=== Exercise details ===
When you reach the line in the data below that contains "This is an optimization", please start repeating lines exactly, and stop after the line that contains "output reg [63:0]", repeating nothing else.

=== Data under study ===

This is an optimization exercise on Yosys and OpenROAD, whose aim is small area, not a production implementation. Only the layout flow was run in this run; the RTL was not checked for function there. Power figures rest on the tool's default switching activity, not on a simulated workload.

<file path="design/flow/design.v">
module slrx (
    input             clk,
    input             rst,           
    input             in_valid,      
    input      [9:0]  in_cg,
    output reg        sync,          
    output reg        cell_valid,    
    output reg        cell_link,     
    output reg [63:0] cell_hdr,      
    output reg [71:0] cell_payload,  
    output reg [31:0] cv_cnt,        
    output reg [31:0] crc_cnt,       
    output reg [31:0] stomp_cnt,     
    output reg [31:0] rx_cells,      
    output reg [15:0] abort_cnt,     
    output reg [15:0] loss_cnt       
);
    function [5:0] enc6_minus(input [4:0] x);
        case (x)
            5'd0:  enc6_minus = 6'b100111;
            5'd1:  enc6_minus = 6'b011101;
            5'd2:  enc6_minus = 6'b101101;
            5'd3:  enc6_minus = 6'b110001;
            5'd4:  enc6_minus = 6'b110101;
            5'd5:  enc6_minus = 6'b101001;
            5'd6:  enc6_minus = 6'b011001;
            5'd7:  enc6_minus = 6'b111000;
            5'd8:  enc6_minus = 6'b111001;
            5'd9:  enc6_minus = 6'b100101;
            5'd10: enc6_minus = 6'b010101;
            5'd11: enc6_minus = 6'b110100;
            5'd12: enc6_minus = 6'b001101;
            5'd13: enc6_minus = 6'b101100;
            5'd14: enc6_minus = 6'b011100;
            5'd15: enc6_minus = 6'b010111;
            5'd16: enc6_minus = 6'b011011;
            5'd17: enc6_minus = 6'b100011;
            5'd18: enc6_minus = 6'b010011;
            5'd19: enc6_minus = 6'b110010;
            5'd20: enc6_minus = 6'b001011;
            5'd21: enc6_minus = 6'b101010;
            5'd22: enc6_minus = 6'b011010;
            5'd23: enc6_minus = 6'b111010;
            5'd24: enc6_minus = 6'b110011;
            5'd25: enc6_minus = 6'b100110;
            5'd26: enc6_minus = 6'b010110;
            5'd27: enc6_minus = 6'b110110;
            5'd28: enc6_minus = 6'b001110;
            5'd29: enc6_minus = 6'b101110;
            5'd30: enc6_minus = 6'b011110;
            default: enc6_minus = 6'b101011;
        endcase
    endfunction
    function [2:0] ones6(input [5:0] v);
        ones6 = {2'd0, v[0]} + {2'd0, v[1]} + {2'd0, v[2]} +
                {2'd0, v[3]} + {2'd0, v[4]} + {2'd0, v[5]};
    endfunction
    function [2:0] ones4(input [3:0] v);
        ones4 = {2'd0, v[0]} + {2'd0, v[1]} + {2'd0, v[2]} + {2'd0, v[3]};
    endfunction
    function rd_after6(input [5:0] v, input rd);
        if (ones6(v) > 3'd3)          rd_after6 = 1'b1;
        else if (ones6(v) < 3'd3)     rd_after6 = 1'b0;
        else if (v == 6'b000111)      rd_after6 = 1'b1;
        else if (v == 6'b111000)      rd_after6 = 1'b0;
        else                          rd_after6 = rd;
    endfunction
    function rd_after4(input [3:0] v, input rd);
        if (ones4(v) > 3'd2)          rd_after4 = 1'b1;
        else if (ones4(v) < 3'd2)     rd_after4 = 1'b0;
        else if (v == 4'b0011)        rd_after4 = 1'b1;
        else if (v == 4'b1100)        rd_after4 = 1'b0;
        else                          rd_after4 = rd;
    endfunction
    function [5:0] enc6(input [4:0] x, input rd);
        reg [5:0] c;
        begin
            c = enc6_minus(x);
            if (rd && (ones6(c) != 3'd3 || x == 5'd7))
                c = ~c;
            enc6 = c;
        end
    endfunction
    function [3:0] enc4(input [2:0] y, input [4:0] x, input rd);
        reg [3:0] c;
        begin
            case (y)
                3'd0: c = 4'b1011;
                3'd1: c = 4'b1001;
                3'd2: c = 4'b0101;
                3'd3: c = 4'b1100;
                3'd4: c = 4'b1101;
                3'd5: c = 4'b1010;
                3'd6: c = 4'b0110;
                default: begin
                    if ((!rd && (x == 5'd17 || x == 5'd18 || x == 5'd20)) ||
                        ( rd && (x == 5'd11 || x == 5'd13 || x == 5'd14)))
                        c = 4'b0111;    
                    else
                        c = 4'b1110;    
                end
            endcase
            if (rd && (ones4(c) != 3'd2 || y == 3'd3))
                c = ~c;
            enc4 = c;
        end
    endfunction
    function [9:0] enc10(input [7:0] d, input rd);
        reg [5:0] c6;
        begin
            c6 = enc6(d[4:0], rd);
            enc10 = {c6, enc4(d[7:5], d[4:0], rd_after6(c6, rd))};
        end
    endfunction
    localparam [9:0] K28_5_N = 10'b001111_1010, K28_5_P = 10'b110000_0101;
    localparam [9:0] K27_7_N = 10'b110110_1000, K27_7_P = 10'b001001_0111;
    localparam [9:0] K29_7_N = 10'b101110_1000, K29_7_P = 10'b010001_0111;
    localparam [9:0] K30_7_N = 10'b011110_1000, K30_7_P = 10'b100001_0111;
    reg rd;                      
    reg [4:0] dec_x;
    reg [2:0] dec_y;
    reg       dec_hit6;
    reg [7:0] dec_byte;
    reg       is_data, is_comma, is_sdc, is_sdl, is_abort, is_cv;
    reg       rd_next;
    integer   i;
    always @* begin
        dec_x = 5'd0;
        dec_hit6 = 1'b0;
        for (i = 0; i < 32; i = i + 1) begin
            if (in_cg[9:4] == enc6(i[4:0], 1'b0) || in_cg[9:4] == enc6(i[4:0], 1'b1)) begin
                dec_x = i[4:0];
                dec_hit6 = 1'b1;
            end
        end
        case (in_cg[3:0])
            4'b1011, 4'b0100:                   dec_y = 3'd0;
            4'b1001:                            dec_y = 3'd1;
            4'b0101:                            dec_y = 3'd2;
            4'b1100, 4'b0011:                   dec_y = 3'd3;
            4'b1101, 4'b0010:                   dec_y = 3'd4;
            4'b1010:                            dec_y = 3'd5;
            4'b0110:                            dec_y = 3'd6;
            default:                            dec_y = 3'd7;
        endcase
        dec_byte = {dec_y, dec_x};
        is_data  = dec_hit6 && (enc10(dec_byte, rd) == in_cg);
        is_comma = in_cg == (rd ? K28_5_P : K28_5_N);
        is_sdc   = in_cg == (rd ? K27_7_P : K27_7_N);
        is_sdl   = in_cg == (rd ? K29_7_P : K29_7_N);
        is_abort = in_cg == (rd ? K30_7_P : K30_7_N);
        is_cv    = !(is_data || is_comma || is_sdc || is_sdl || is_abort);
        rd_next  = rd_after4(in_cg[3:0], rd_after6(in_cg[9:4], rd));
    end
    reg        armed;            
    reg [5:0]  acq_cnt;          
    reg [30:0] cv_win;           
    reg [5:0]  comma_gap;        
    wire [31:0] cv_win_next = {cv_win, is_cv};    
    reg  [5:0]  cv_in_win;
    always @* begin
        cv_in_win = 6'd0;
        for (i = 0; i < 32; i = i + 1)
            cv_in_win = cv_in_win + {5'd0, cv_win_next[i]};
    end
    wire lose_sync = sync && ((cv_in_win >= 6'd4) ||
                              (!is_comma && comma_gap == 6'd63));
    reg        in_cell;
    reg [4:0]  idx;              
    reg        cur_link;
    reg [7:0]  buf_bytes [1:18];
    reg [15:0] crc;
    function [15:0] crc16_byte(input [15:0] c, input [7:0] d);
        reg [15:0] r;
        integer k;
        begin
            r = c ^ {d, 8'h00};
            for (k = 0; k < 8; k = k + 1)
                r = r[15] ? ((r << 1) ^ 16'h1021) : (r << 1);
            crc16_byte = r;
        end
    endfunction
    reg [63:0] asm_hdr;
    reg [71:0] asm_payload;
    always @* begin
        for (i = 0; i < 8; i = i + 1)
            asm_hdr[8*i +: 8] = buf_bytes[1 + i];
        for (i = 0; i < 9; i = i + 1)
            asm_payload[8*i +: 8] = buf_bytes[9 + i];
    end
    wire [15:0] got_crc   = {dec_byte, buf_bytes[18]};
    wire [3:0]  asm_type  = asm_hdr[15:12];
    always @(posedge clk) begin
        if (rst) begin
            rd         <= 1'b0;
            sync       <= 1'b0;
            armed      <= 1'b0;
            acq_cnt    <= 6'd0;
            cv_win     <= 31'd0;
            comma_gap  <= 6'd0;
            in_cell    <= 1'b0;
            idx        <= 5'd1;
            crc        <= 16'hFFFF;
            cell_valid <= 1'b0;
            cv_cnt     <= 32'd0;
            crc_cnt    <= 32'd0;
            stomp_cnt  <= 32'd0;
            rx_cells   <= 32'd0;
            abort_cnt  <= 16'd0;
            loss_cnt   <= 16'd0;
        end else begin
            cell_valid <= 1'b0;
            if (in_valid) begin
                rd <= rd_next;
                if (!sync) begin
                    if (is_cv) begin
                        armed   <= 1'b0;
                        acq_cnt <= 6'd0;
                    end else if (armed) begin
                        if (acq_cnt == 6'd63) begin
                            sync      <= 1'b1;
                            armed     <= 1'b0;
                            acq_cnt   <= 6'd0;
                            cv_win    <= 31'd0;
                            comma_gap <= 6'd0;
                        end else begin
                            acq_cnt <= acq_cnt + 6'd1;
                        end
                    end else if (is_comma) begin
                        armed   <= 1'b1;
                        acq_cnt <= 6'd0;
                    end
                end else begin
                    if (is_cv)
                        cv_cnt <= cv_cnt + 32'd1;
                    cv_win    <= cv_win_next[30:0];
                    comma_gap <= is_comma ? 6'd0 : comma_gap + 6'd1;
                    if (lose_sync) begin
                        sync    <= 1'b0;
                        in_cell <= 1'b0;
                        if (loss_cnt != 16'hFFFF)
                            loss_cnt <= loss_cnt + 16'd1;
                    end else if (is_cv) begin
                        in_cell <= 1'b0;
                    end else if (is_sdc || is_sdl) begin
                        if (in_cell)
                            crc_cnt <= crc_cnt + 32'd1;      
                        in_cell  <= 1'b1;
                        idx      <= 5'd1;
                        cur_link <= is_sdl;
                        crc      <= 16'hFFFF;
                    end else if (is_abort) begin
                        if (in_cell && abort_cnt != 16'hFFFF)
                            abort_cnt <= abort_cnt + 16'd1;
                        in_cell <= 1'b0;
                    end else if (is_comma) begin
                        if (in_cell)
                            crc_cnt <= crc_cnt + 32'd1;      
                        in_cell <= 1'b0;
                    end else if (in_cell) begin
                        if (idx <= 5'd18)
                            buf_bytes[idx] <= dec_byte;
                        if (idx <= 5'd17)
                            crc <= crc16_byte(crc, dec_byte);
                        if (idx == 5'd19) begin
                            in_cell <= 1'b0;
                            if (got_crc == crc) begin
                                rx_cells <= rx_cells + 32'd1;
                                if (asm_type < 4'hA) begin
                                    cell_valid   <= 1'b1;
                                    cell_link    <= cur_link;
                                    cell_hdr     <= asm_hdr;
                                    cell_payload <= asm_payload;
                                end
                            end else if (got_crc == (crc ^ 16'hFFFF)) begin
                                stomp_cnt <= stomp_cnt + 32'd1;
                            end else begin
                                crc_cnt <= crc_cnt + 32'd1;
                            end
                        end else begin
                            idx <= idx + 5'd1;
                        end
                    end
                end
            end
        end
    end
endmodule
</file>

...

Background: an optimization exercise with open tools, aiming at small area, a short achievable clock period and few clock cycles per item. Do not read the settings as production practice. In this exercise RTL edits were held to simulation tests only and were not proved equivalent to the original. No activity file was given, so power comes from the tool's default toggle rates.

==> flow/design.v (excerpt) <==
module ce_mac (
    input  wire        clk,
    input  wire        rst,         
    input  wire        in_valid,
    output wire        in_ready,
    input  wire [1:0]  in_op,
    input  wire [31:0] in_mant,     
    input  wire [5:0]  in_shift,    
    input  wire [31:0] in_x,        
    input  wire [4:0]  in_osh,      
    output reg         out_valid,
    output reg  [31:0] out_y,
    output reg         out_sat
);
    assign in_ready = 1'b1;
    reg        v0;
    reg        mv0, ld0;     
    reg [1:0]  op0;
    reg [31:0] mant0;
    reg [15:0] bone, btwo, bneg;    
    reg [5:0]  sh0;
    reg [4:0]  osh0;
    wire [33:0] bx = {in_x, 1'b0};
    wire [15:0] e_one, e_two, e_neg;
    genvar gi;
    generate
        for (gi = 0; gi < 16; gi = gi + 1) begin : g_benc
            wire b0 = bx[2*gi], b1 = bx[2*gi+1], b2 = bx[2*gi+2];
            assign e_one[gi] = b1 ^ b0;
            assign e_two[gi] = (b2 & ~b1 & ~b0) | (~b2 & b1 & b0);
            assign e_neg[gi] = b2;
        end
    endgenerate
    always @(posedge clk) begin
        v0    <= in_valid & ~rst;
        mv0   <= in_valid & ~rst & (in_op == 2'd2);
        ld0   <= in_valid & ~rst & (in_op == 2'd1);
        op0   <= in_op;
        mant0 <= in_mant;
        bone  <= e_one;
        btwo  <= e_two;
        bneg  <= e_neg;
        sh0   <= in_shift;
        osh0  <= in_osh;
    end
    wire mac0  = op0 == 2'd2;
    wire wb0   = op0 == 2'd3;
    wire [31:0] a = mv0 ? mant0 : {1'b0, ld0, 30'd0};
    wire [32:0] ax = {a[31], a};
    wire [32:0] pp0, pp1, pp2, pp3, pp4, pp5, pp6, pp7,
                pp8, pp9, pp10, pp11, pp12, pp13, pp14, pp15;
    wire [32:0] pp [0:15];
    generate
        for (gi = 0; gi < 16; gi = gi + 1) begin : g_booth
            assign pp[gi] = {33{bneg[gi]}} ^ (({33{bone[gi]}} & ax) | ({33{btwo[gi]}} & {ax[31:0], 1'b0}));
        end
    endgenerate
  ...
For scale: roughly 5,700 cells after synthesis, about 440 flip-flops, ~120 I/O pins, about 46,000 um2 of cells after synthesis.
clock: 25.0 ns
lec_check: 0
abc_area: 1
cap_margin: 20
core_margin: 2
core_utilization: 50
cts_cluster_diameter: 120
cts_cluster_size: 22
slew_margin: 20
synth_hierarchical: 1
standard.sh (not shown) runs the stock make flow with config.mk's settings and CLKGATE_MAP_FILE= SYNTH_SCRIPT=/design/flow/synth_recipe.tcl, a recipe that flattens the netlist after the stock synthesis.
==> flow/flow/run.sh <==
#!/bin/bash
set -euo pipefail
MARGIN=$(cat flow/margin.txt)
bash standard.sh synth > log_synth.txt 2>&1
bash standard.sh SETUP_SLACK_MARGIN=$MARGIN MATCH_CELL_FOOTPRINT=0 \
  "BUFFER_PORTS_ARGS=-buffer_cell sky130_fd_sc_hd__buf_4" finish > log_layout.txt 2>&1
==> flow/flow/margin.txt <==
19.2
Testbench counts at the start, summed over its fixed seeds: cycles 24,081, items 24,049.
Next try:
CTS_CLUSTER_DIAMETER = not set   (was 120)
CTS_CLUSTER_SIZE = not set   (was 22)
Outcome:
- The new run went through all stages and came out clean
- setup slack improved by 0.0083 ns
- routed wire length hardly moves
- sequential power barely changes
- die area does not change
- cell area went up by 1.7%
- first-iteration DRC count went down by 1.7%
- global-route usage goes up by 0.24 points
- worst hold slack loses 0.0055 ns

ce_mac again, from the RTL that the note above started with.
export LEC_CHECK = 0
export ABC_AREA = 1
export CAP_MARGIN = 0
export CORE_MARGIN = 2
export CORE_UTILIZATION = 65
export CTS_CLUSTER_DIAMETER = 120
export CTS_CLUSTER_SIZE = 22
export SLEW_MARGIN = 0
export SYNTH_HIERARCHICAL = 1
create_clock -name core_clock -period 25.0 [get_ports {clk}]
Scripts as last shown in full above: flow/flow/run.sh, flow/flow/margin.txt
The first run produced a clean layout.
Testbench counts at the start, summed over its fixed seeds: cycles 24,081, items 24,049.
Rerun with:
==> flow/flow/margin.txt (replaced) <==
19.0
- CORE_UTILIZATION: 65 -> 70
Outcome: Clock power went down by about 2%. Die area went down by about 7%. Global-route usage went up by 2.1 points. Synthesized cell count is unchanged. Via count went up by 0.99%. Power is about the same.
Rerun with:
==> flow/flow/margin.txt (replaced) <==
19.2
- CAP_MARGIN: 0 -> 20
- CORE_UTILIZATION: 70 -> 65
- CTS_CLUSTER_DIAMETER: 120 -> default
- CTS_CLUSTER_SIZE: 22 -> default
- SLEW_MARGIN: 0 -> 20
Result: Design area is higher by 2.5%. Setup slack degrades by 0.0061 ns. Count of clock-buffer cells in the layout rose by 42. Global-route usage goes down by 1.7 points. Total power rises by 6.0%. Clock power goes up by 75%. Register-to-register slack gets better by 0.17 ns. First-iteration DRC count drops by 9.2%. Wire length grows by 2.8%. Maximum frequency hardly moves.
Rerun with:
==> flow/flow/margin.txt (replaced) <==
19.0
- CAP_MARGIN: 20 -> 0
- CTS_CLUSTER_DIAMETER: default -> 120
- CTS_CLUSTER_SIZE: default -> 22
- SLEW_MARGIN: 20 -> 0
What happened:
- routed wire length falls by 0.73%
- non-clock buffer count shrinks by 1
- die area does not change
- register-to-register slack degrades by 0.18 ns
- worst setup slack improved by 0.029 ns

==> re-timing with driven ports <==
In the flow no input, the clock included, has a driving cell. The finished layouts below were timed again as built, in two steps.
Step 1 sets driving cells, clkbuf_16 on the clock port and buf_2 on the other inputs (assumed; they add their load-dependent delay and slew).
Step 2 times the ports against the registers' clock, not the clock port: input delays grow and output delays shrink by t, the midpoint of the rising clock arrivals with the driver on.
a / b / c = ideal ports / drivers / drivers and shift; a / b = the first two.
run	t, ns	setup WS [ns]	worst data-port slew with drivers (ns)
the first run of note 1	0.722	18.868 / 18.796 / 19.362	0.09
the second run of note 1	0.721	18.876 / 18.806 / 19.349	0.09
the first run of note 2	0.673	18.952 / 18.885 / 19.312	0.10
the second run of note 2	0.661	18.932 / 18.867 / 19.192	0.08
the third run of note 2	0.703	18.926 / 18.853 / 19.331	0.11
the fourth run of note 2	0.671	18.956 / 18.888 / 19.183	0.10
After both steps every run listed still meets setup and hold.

=== Response to this exercise ===
This is an optimization exercise on Yosys and OpenROAD, whose aim is small area, not a production implementation. Only the layout flow was run in this run; the RTL was not checked for function there. Power figures rest on the tool's default switching activity, not on a simulated workload.

<file path="design/flow/design.v">
module slrx (
    input             clk,
    input             rst,           
    input             in_valid,      
    input      [9:0]  in_cg,
    output reg        sync,          
    output reg        cell_valid,    
    output reg        cell_link,     
    output reg [63:0] cell_hdr,      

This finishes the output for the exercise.